Несмотря на то что приказ верховного жреца по вызволению Мериптаха он не выполнил, все же остался при Аменемхете и продолжал пользоваться влиянием.
– Я слышал их речь. Они египтяне.
– Вооруженные египтяне здесь, в Мемфисе, способные стрелять в конных гиксосов?! Скажи лучше сразу, что это Гор Бехдетский вместе с Монту явились туда и поразили нечистых.
Са-Амон мрачно посмотрел на однорукого, соображая, что тут можно сказать.
В этот момент из-за края полотнища появилась виноватая физиономия юноши, младшего писца, одного из помощников Пианхи. Старший писец, испросив почтительно разрешения, удалился и, очень скоро вернувшись, подал с поклоном своему повелителю маленький глиняный, запечатанный темным воском кувшинчик. Аменемхет ничуть не удивился странному подношению и, даже не рассматривая особо, разбил о подлокотник кресла. Среди осколков обнаружился свернутый папирус. Пианхи протянул было к нему руки – чтение корреспонденции входило в его обязанности, – но верховный жрец осадил его взглядом. Сам развернул послание, прочел его два раза. Потом встал и вышел из шатра. Приближенные повскакивали, опрокидывая легкую плетеную мебель.
Аменемхет неторопливым шагом направился в глубь рощи. Попадавшиеся ему по дороге гребцы и жрецы валились коленями и лбами в песок, только один какой-то непочтительный павиан на другом конце рощи вдруг стал выкрикивать визгливые двусмысленности.
Верховный жрец начал не с откровений, а с вопросов. Он захотел выяснить во всех подробностях мнение однорукого, нервного колдуна о возможном нынешнем состоянии Мериптаха. Сон его глубок, но все же отличим от смерти, раз об этом догадались столь многие.

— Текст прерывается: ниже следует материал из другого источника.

`src/hw/rtl/cbm_pkg.sv`:
```
`default_nettype none

package cbm_pkg;

    // Item kinds carried on the mode field
    typedef enum logic [1:0] {
        MODE_WRITE = 2'd0,
        MODE_CPU   = 2'd1,
        MODE_PPU   = 2'd2,
        MODE_TICK  = 2'd3
    } mode_t;

    // Destination of a translated access
    typedef enum logic [1:0] {
        TGT_PRG      = 2'd0,
        TGT_RAM      = 2'd1,
        TGT_CHR      = 2'd2,
        TGT_UNMAPPED = 2'd3
    } target_t;

    // Command register codes (CHR banks use codes 0 through 7)
    localparam logic [3:0] CMD_CHR_LAST = 4'h7;
    localparam logic [3:0] CMD_WINDOW   = 4'h8;
    localparam logic [3:0] CMD_PRG_0    = 4'h9;
    localparam logic [3:0] CMD_PRG_2    = 4'hB;
    localparam logic [3:0] CMD_MIRROR   = 4'hC;
    localparam logic [3:0] CMD_IRQ      = 4'hD;
    localparam logic [3:0] CMD_COUNT_LO = 4'hE;
    localparam logic [3:0] CMD_COUNT_HI = 4'hF;

    // CPU address decode on address[15:13]
    localparam logic [2:0] WIN_WINDOW  = 3'b011;
    localparam logic [2:0] WIN_COMMAND = 3'b100;
    localparam logic [2:0] WIN_PARAM   = 3'b101;
    localparam logic [2:0] WIN_FIXED   = 3'b111;

    // Number of PRG banks; the top CPU window maps to the last one
    localparam int          PRG_BANK_COUNT = 64;
    localparam logic [7:0]  PRG_LAST_BANK  = 8'((PRG_BANK_COUNT - 1) & 8'hFF);

    // Mapper state
    typedef struct packed {
        logic [3:0]       command_select;
        logic [7:0][7:0]  chr_banks;
        logic [2:0][7:0]  prg_banks;
        logic [7:0]       window_bank;
        logic             window_is_ram;
        logic [1:0]       mirror_mode;
        logic             irq_enable;
        logic             counter_enable;
        logic [15:0]      down_count;
        logic             irq_pending;
    } state_t;

endpackage

`default_nettype wire

```
`src/hw/rtl/cbm_regs.sv`:
```
`default_nettype none

module cbm_regs (
    input  wire logic             clk,
    input  wire logic             rst_n,
    input  wire logic             advance,
    input  wire logic [1:0]       mode,
    input  wire logic [15:0]      address,
    input  wire logic [7:0]       data,
    output cbm_pkg::state_t       st,
    output logic                  irq_next,
    output logic [1:0]            mirror_next
);

    cbm_pkg::state_t st_reg;
    cbm_pkg::state_t st_next;
    logic [15:0]     count_dec;
    logic [1:0]      prg_sel;

    assign count_dec = st_reg.down_count - 16'd1;
    assign prg_sel   = 2'(st_reg.command_select - cbm_pkg::CMD_PRG_0);

    // Next state: command/parameter writes and counter ticks
    always_comb
    begin
        st_next = st_reg;
        case (cbm_pkg::mode_t'(mode))
            cbm_pkg::MODE_WRITE:
            begin
                if (address[15:13] == cbm_pkg::WIN_COMMAND)
                begin
                    st_next.command_select = data[3:0];
                end
                else if (address[15:13] == cbm_pkg::WIN_PARAM)
                begin
                    case (st_reg.command_select) inside
                        [4'h0:cbm_pkg::CMD_CHR_LAST]:
                            st_next.chr_banks[st_reg.command_select[2:0]] = data;
                        cbm_pkg::CMD_WINDOW:
                        begin
                            // RAM selected while RAM disabled: write dropped
                            if (!data[6] || data[7])
                            begin
                                st_next.window_bank   = data;
                                st_next.window_is_ram = data[6];
                            end
                        end
                        [cbm_pkg::CMD_PRG_0:cbm_pkg::CMD_PRG_2]:
                            st_next.prg_banks[prg_sel] = data;
                        cbm_pkg::CMD_MIRROR:
                            st_next.mirror_mode = data[1:0];
                        cbm_pkg::CMD_IRQ:
                        begin
                            st_next.irq_enable     = data[0];
                            st_next.counter_enable = data[7];
                            if (!data[7])
                            begin
                                st_next.irq_pending = 1'b0;
                            end
                        end
                        cbm_pkg::CMD_COUNT_LO:
                            st_next.down_count[7:0] = data;
                        cbm_pkg::CMD_COUNT_HI:
                            st_next.down_count[15:8] = data;
                        default:
                            st_next = st_reg;
                    endcase
                end
            end
            cbm_pkg::MODE_TICK:
            begin
                if (st_reg.counter_enable)
                begin
                    st_next.down_count = count_dec;
                    if (count_dec == 16'd0 && st_reg.irq_enable)
                    begin
                        st_next.irq_pending = 1'b1;
                    end
                end
            end
            default:
                st_next = st_reg;
        endcase
    end

    // State register, updated once per beat moving to the result stage
    always_ff @(posedge clk or negedge rst_n)
    begin
        if (!rst_n)
        begin
            st_reg <= '0;
        end
        else if (advance)
        begin
            st_reg <= st_next;
        end
    end

    assign st          = st_reg;
    assign irq_next    = st_next.irq_pending;
    assign mirror_next = st_next.mirror_mode;

endmodule

`default_nettype wire

```
`src/hw/rtl/cbm_xlate.sv`:
```
`default_nettype none

module cbm_xlate (
    input  cbm_pkg::state_t       st,
    input  wire logic [1:0]       mode,
    input  wire logic [15:0]      address,
    output logic [7:0]            bank,
    output logic [12:0]           offset,
    output logic [1:0]            target
);

    logic [7:0] prg_bank;

    // Switchable 8 KiB PRG slots at 0x8000, 0xA000, 0xC000
    always_comb
    begin
        case (address[14:13])
            2'd0:    prg_bank = st.prg_banks[0];
            2'd1:    prg_bank = st.prg_banks[1];
            2'd2:    prg_bank = st.prg_banks[2];
            default: prg_bank = st.prg_banks[2];
        endcase
    end

    // Address translation; writes and ticks come out unmapped
    always_comb
    begin
        bank   = 8'd0;
        offset = 13'd0;
        target = cbm_pkg::TGT_UNMAPPED;
        case (cbm_pkg::mode_t'(mode))
            cbm_pkg::MODE_CPU:
            begin
                if (address[15:13] == cbm_pkg::WIN_WINDOW)
                begin
                    bank   = st.window_bank;
                    offset = address[12:0];
                    target = st.window_is_ram ? cbm_pkg::TGT_RAM : cbm_pkg::TGT_PRG;
                end
                else if (address[15:13] == cbm_pkg::WIN_FIXED)
                begin
                    bank   = cbm_pkg::PRG_LAST_BANK;
                    offset = address[12:0];
                    target = cbm_pkg::TGT_PRG;
                end
                else if (address[15])
                begin
                    bank   = prg_bank;
                    offset = address[12:0];
                    target = cbm_pkg::TGT_PRG;
                end
            end
            cbm_pkg::MODE_PPU:
            begin
                bank   = st.chr_banks[address[12:10]];
                offset = {3'd0, address[9:0]};
                target = cbm_pkg::TGT_CHR;
            end
            default:
            begin
                bank   = 8'd0;
                offset = 13'd0;
                target = cbm_pkg::TGT_UNMAPPED;
            end
        endcase
    end

endmodule

`default_nettype wire

```
`src/hw/rtl/cartridge_bank_mapper_irq_top.sv`:
```
// Cartridge bank mapper with IRQ down counter.
// Input channel (in_valid / in_stall) carries one beat per item: mode
// selects a CPU write, a CPU address translate, a PPU pattern address
// translate or a CPU cycle tick; address and data go with it.
// Output channel (out_valid / out_stall) returns exactly one beat per item:
// bank, offset and target for translates (unmapped for writes and ticks),
// plus irq_line and mirroring as they stand after that item.
// An accepted item moves from the input register to the result register.
// One item per clock while the receiver does not stall; the input register
// feeds the state update and translate logic, which load the result register.
// When the receiver stalls, the result register holds its beat; the input
// register can still take one more beat, after which in_stall rises until
// the result is taken.
// Reset clears all bank, mirroring, IRQ and counter state to zero and
// empties both pipeline registers.
`default_nettype none

module cartridge_bank_mapper_irq_top (
    input  wire logic         clk,
    input  wire logic         rst_n,
    input  wire logic         in_valid,
    output logic              in_stall,
    input  wire logic [1:0]   mode,
    input  wire logic [15:0]  address,
    input  wire logic [7:0]   data,
    output logic              out_valid,
    input  wire logic         out_stall,
    output logic [7:0]        bank,
    output logic [12:0]       offset,
    output logic [1:0]        target,
    output logic              irq_line,
    output logic [1:0]        mirroring
);

    logic            in_valid_reg;
    logic [1:0]      mode_reg;
    logic [15:0]     address_reg;
    logic [7:0]      data_reg;

    logic            out_valid_reg;
    logic [7:0]      bank_reg;
    logic [12:0]     offset_reg;
    logic [1:0]      target_reg;
    logic            irq_reg;
    logic [1:0]      mirror_reg;

    logic            advance;
    cbm_pkg::state_t st;
    logic            irq_next;
    logic [1:0]      mirror_next;
    logic [7:0]      bank_next;
    logic [12:0]     offset_next;
    logic [1:0]      target_next;

    // Handshake: input stage moves on whenever the result slot is free
    assign advance  = in_valid_reg && (!out_valid_reg || !out_stall);
    assign in_stall = in_valid_reg && out_valid_reg && out_stall;

    // Input register
    always_ff @(posedge clk or negedge rst_n)
    begin
        if (!rst_n)
        begin
            in_valid_reg <= 1'b0;
        end
        else if (!in_stall)
        begin
            in_valid_reg <= in_valid;
        end
    end

    always_ff @(posedge clk)
    begin
        if (in_valid && !in_stall)
        begin
            mode_reg    <= mode;
            address_reg <= address;
            data_reg    <= data;
        end
    end

    cbm_regs u_regs (
        .clk         (clk),
        .rst_n       (rst_n),
        .advance     (advance),
        .mode        (mode_reg),
        .address     (address_reg),
        .data        (data_reg),
        .st          (st),
        .irq_next    (irq_next),
        .mirror_next (mirror_next)
    );

    cbm_xlate u_xlate (
        .st      (st),
        .mode    (mode_reg),
        .address (address_reg),
        .bank    (bank_next),
        .offset  (offset_next),
        .target  (target_next)
    );

    // Result register
    always_ff @(posedge clk or negedge rst_n)
    begin
        if (!rst_n)
        begin
            out_valid_reg <= 1'b0;
        end
        else if (advance)
        begin
            out_valid_reg <= 1'b1;
        end
        else if (!out_stall)
        begin
            out_valid_reg <= 1'b0;
        end
    end

    always_ff @(posedge clk)
    begin
        if (advance)
        begin
            bank_reg   <= bank_next;
            offset_reg <= offset_next;
            target_reg <= target_next;
            irq_reg    <= irq_next;
            mirror_reg <= mirror_next;
        end
    end

    assign out_valid = out_valid_reg;
    assign bank      = bank_reg;
    assign offset    = offset_reg;
    assign target    = target_reg;
    assign irq_line  = irq_reg;
    assign mirroring = mirror_reg;

endmodule

`default_nettype wire

```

Долго ли он проспит? И можно ли его вывести из этого состояния без помощи умений самого Хеки?
Однорукий отвечал уклончиво, громоздил горы оговорок, мол, никто и никогда не проверял, каково совместное действие примененного бальзама и змеиного яда. Распятый прямыми вопросами Аменемхета, взял на себя ответственность за одно утверждение: пока мальчик не будет доставлен в Фивы, он не заговорит. Только там, в своем подвале, среди бесчисленных своих снадобий, корней, солей, магических амулетов и камней, Хека брался ответить на вопрос о дальнейшем пути Мериптаха: выведет ли он его в солнечный свет нашего мира или путь этот проляжет в мир Запада?
Нельзя было понять, доволен ли Аменемхет этим ответом.
После разговора с колдуном он позвал к себе Са-Ра, в чьем ведении были все фиванские шпионы в Мемфисе. Доклад гиганта был прост – в городе все как обычно в эту пору. Дотлевают угарные угли новогоднего праздника, хотя, надо заметить, вокруг княжеского дворца образовался пояс тусклого, ноющего недовольства. Народ обижен тем, как с ним обошелся гость из Авариса. Поначалу изображал из себя подлинного фараона, а потом резко свернул на грязную дорожку обычного варварского хамства. Так всех обрадовал и потешил казнью гнусного мужеложника, а потом наслал своих вонючих конников, выгнал всех вон из дворцовых ворот и даже самыми простыми подарками не одарил. Всем известно, что восточная дельта, а именно там стоит царский город, славится наилучшими лозами, а где хотя бы пара барж с кувшинами для жаждущего люда? Ночью вдоль дворцовых стен бродят группы горожан с трещотками, кричат обидные слова и даже кидают камни.
– Если теперь станет известно, что Апоп не только не привез вина, но и собственноручно убил князя Бакенсети, то может случиться бунт? – ровным голосом спросил Аменемхет.
Са-Ра ответил не сразу. Он посмотрел на Са-Амона, на Пианхи, на однорукого, как бы проверяя, не ослышался ли? Откуда его святейшество узнал об этом. Из только что сожженного папируса?
– Бунт случиться может, – с трудом проговорил Са-Ра.
– Бакенсети не любили в городе, но, узнав об убийстве, таком отвратительном, варварском убийстве, возмутятся. Ничтожные жители старой столицы. Всадники Апопа легко потопят это возмущение в крови. Узнав об этом побоище, восстанут другие города, и с тем же успехом. Вся долина будет еще раз разорена и обескровлена. Египет, и так уже находящийся при последнем дыхании, больше никогда не воспрянет.